- Other names: Hepatic pruritus, biliary pruritus
- Specialty: Gastroenterology, dermatology, hepatology

= Cholestatic pruritus =

Cholestatic pruritus is the sensation of itch due to nearly any liver disease, but the most commonly associated entities are primary biliary cholangitis, primary sclerosing cholangitis, obstructive choledocholithiasis, carcinoma of the bile duct, cholestasis (also see drug-induced pruritus), and chronic hepatitis C viral infection and other forms of viral hepatitis.

== Cause ==

Cholestasis means "the slowing or stopping of bile flow" which can be caused by any number of diseases of the liver (which produces the bile), the gallbladder (which stores the bile), or biliary tract (also known as the biliary tree, the conduit that allows the bile to leave the liver and gallbladder and enter the small intestine). When this occurs, conjugated bilirubin and the waste products that usually would be cleared in bile reflux back into the bloodstream. This causes a primarily conjugated hyperbilirubinemia and jaundice; the liver conjugates the bile to make it water-soluble and because the bile has already been processed by the liver, when it gets backed up because of a blockage and is refluxed into the blood, the blood will have high levels of conjugated bilirubin.
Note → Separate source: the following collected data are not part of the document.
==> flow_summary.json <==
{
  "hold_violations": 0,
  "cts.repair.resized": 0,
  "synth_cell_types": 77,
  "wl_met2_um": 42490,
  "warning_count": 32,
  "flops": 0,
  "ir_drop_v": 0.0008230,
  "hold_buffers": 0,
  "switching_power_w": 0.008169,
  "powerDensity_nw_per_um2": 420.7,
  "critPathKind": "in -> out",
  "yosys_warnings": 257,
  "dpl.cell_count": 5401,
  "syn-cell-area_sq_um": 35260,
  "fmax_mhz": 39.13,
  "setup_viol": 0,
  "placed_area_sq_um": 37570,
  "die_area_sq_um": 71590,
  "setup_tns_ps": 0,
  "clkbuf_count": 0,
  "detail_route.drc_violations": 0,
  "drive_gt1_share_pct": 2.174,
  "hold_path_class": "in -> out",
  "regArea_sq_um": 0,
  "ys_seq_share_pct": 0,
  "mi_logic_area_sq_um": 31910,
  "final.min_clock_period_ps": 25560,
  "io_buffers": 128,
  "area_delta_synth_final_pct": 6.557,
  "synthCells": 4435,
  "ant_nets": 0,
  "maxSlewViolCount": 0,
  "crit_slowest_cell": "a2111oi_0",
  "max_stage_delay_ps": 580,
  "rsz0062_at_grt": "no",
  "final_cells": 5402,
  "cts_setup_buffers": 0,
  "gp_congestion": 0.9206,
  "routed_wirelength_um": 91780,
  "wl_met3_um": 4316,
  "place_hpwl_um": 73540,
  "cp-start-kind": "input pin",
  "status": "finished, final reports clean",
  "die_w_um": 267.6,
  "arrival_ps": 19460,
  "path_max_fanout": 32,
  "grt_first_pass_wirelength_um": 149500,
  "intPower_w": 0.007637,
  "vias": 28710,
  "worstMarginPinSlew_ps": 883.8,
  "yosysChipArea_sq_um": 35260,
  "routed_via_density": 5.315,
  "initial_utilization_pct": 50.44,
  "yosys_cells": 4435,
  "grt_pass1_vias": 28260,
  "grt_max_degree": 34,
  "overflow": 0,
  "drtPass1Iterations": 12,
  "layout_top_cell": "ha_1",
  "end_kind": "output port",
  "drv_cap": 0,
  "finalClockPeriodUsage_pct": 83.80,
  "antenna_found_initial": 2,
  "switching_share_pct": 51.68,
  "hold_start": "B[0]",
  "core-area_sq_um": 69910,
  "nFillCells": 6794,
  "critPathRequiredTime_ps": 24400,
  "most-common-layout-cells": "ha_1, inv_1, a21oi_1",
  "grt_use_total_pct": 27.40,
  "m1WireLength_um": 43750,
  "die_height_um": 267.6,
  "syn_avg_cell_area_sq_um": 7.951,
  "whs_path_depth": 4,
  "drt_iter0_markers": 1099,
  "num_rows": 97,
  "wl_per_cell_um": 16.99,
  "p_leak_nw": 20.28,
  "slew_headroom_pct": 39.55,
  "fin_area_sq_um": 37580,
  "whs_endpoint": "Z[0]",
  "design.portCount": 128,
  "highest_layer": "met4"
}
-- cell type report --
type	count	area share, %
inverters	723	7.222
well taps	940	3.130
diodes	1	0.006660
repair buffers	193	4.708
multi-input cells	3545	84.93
## /design/flow/run.sh

```bash
#!/bin/bash
# OpenROAD 26Q1-2900-gdf79404cd8, Yosys 0.63+post, stock flow scripts
make -C /OpenROAD-flow-scripts/flow DESIGN_CONFIG=/design/flow/config.mk WORK_HOME=/design/flow/orfs finish
```

## /design/flow/config.mk

```make
export PLATFORM = sky130hd
export DESIGN_NAME = EIM32x32
export DESIGN_NICKNAME = EIM32x32
export VERILOG_FILES = /design/flow/design.v
export SDC_FILE = /design/flow/constraint.sdc
export NUM_CORES = 4
export LEC_CHECK = 1
export CORE_UTILIZATION = 40
```

## /design/flow/constraint.sdc

```tcl
current_design EIM32x32

set clk_period 52.4
set clk_io_pct 0.2

create_clock -name clk0 -period $clk_period

set non_clock_inputs [all_inputs -no_clocks]
set_input_delay [expr $clk_period * $clk_io_pct] -clock clk0 $non_clock_inputs
set_output_delay [expr $clk_period * $clk_io_pct] -clock clk0 [all_outputs]
```
==> run.sh <==
#!/bin/bash
# OpenROAD 26Q1-2900-gdf79404cd8, Yosys 0.63+post, stock flow scripts
make -C /OpenROAD-flow-scripts/flow DESIGN_CONFIG=/design/flow/config.mk WORK_HOME=/design/flow/orfs finish
==> config.mk <==
export PLATFORM = sky130hd
export DESIGN_NAME = encoder16_4
export DESIGN_NICKNAME = encoder16_4
export VERILOG_FILES = /design/flow/design.v
export SDC_FILE = /design/flow/constraint.sdc
export NUM_CORES = 4
export LEC_CHECK = 1
export CORE_AREA = 10 10 70 70
export DIE_AREA = 0 0 80 80
==> constraint.sdc <==
current_design encoder16_4

set clk_period 1.9
set clk_io_pct 0.2

create_clock -name clk0 -period $clk_period

set non_clock_inputs [all_inputs -no_clocks]
set_input_delay [expr $clk_period * $clk_io_pct] -clock clk0 $non_clock_inputs
set_output_delay [expr $clk_period * $clk_io_pct] -clock clk0 [all_outputs]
This is in contrast to primarily unconjugated hyperbilirubinemia which is the water-insoluble form that is bound to serum albumin; the liver has not had a chance to conjugate the bilirubin yet and can be caused either because too much unconjugated bilirubin is made (such as in massive hemolysis or ineffective erythropoiesis) or because too little is conjugated (Gilbert's disease or Crigler–Najjar syndrome). Unconjugated hyperbilirubinemia does not typically cause pruritus.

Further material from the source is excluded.